Systematic bias in transport model calibration arising from the variability of linear data projection

Abstract

In transportation and traffic planning studies, accurate traffic data are required for reliable model calibration to accurately predict transportation system performance and ensure better traffic planning. However, it is impractical to gather data from an entire population for such estimations because the widely used loop detectors and other more advanced wireless sensors may be limited by various factors. Thus, making data inferences based on smaller populations is generally inevitable. Linear data projection is a commonly and intuitively adopted method for inferring population traffic characteristics. It projects a sample of observable traffic quantities such as traffic count based on a set of scaling factors.

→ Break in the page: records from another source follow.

[src/rtl/pdp8lbrkarb.sv]
// -----------------------------------------------------------------------------
// pdp8lbrkarb -- round-robin arbiter and sequencer for the PDP-8/L data-break
// (DMA) port.
//
// Up to NREQ device interfaces each post a single 12-bit word transfer at a
// 15-bit extended address. One requester is granted at a time. Its address,
// write data and direction are latched. The break request is held toward the
// processor until brkdone, and then a one-cycle ack is returned together with
// the memory word. A watchdog aborts a transfer that the processor never
// finishes. Every abort is flagged with ackerr and counted in errcount.
//
// Ports
//   CLOCK, RESET_N      clock, synchronous active-low reset
//   CSTEP               clock enable for every non-reset state update
//   reqmask, req        per-requester enable and request (held until ack)
//   reqaddr, reqwdata   packed per-requester address (15b) and write data (12b)
//   reqwrite            per-requester direction, 1 = write memory
//   ack, ackerr, rdata  completion pulse, abort flag, returned memory word
//   BRK_RQST/ADDR/DATA/WRITE  break-cycle request bus toward the processor
//   brkgrant, brkdone, memdata  processor break-cycle handshake and data
//   errcount            saturating count of watchdog aborts
//   busy                high whenever a transfer is in progress
// -----------------------------------------------------------------------------
module pdp8lbrkarb #(
    parameter int NREQ     = 3,
    parameter int TMOWIDTH = 10
) (
    input  logic                 CLOCK,
    input  logic                 RESET_N,
    input  logic                 CSTEP,
    input  logic [NREQ-1:0]      reqmask,
    input  logic [NREQ-1:0]      req,
    input  logic [15*NREQ-1:0]   reqaddr,
    input  logic [12*NREQ-1:0]   reqwdata,
    input  logic [NREQ-1:0]      reqwrite,
    output logic [NREQ-1:0]      ack,
    output logic                 ackerr,
    output logic [11:0]          rdata,
    output logic                 BRK_RQST,
    output logic [14:0]          BRK_ADDR,
    output logic [11:0]          BRK_DATA,
    output logic                 BRK_WRITE,
    input  logic                 brkgrant,
    input  logic                 brkdone,
    input  logic [11:0]          memdata,
    output logic [7:0]           errcount,
    output logic                 busy
);

    localparam int PW = (NREQ > 1) ? $clog2(NREQ) : 1;

    typedef enum logic [1:0] {
        S_IDLE  = 2'd0,
        S_RQST  = 2'd1,
        S_CYCLE = 2'd2,
        S_ACK   = 2'd3
    } state_t;

    state_t                state_q,    state_d;
    logic [PW-1:0]         rrptr_q,    rrptr_d;
    logic [PW-1:0]         winner_q,   winner_d;
    logic [14:0]           addr_q,     addr_d;
    logic [11:0]           wdata_q,    wdata_d;
    logic                  write_q,    write_d;
    logic [TMOWIDTH-1:0]   wd_q,       wd_d;
    logic                  ackerr_q,   ackerr_d;
    logic [11:0]           rdata_q,    rdata_d;
    logic [7:0]            errcount_q, errcount_d;

    // Unpack the flat per-requester buses so they can be indexed by winner.
    logic [14:0] addr_arr  [NREQ];
    logic [11:0] wdata_arr [NREQ];

    generate
        for (genvar gi = 0; gi < NREQ; gi++) begin : g_unpack
            assign addr_arr[gi]  = reqaddr[15*gi +: 15];
            assign wdata_arr[gi] = reqwdata[12*gi +: 12];
        end
    endgenerate

    // ------------------------------------------------------------------
    // Round-robin pick: first eligible index at or above rrptr, wrapping.
    // ------------------------------------------------------------------
    logic [NREQ-1:0] eligible;
    logic            found;
    logic [PW-1:0]   pick;
    logic [PW-1:0]   cand;

    assign eligible = req & reqmask;

    always_comb begin
        found = 1'b0;
        pick  = '0;
        cand  = '0;
        for (int off = 0; off < NREQ; off++) begin
            cand = PW'((int'(rrptr_q) + off) % NREQ);
            if (!found && eligible[cand]) begin
                found = 1'b1;
                pick  = cand;
            end
        end
    end

    // Watchdog expires on the step whose increment would reach all-ones,
    // so the abort lands 2^TMOWIDTH-1 steps after entering RQST.
    logic [TMOWIDTH-1:0] wd_inc;
    logic                wd_expire;

    assign wd_inc    = wd_q + 1'b1;
    assign wd_expire = &wd_inc;

    // ------------------------------------------------------------------
    // State register
    // ------------------------------------------------------------------
    always_ff @(posedge CLOCK) begin
        if (!RESET_N) begin
            state_q    <= S_IDLE;
            rrptr_q    <= '0;
            winner_q   <= '0;
            addr_q     <= '0;
            wdata_q    <= '0;
            write_q    <= 1'b0;
            wd_q       <= '0;
            ackerr_q   <= 1'b0;
            rdata_q    <= '0;
            errcount_q <= '0;
        end else begin
            state_q    <= state_d;
            rrptr_q    <= rrptr_d;
            winner_q   <= winner_d;
            addr_q     <= addr_d;
            wdata_q    <= wdata_d;
            write_q    <= write_d;
            wd_q       <= wd_d;
            ackerr_q   <= ackerr_d;
            rdata_q    <= rdata_d;
            errcount_q <= errcount_d;
        end
    end

    // ------------------------------------------------------------------
    // Next-state logic; everything holds while CSTEP is low.
    // ------------------------------------------------------------------
    always_comb begin
        state_d    = state_q;
        rrptr_d    = rrptr_q;
        winner_d   = winner_q;
        addr_d     = addr_q;
        wdata_d    = wdata_q;
        write_d    = write_q;
        wd_d       = wd_q;
        ackerr_d   = ackerr_q;
        rdata_d    = rdata_q;
        errcount_d = errcount_q;

        if (CSTEP) begin
            case (state_q)
                S_IDLE: begin
                    if (found) begin
                        winner_d = pick;
                        addr_d   = addr_arr[pick];
                        write_d  = reqwrite[pick];
                        wdata_d  = reqwrite[pick] ? wdata_arr[pick] : 12'd0;
                        rrptr_d  = PW'((int'(pick) + 1) % NREQ);
                        wd_d     = '0;
                        state_d  = S_RQST;
                    end
                end
                S_RQST: begin
                    wd_d = wd_inc;
                    if (brkgrant) begin
                        state_d = S_CYCLE;
                    end else if (wd_expire) begin
                        ackerr_d   = 1'b1;
                        errcount_d = (errcount_q == 8'hFF) ? errcount_q
                                                           : errcount_q + 8'd1;
                        state_d    = S_ACK;
                    end
                end
                S_CYCLE: begin
                    wd_d = wd_inc;
                    // A completing break cycle beats a simultaneous expiry.
                    if (brkdone) begin
                        rdata_d  = memdata;
                        ackerr_d = 1'b0;
                        state_d  = S_ACK;
                    end else if (wd_expire) begin
                        ackerr_d   = 1'b1;
                        errcount_d = (errcount_q == 8'hFF) ? errcount_q
                                                           : errcount_q + 8'd1;
                        state_d    = S_ACK;
                    end
                end
                S_ACK: begin
                    state_d = S_IDLE;
                end
                default: begin
                    state_d = S_IDLE;
                end
            endcase
        end
    end

    // ------------------------------------------------------------------
    // Outputs, decoded from the registered state.
    // ------------------------------------------------------------------
    logic on_bus;

    always_comb begin
        on_bus    = (state_q == S_RQST) || (state_q == S_CYCLE);
        BRK_RQST  = on_bus;
        BRK_ADDR  = on_bus ? addr_q  : 15'd0;
        BRK_DATA  = on_bus ? wdata_q : 12'd0;
        BRK_WRITE = on_bus & write_q;
        ack       = '0;
        if (state_q == S_ACK) begin
            ack[winner_q] = 1'b1;
        end
        ackerr    = (state_q == S_ACK) & ackerr_q;
        rdata     = rdata_q;
        errcount  = errcount_q;
        busy      = (state_q != S_IDLE);
    end

endmodule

However, scaling factors are subject to different types of variability such as spatial variability. Models calibrated based on linearly projected data that do not account for variability may introduce a systematic bias into their parameters. Such a bias is surprisingly often ignored. This paper reveals the existence of a systematic bias in model calibration caused by variability in the linear data projection. A generalized multivariate polynomial model is applied to examine the effect of this variability on model parameters. Adjustment factors are derived and methods are proposed for detecting and removing the embedded systematic bias. A simulation is used to demonstrate the effectiveness of the proposed method. To illustrate the applicability of the method, case studies are conducted using real-world global positioning system data obtained from taxis. These data calibrate the Macroscopic Bureau of Public Road function for six 1 × 1 km regions in Hong Kong.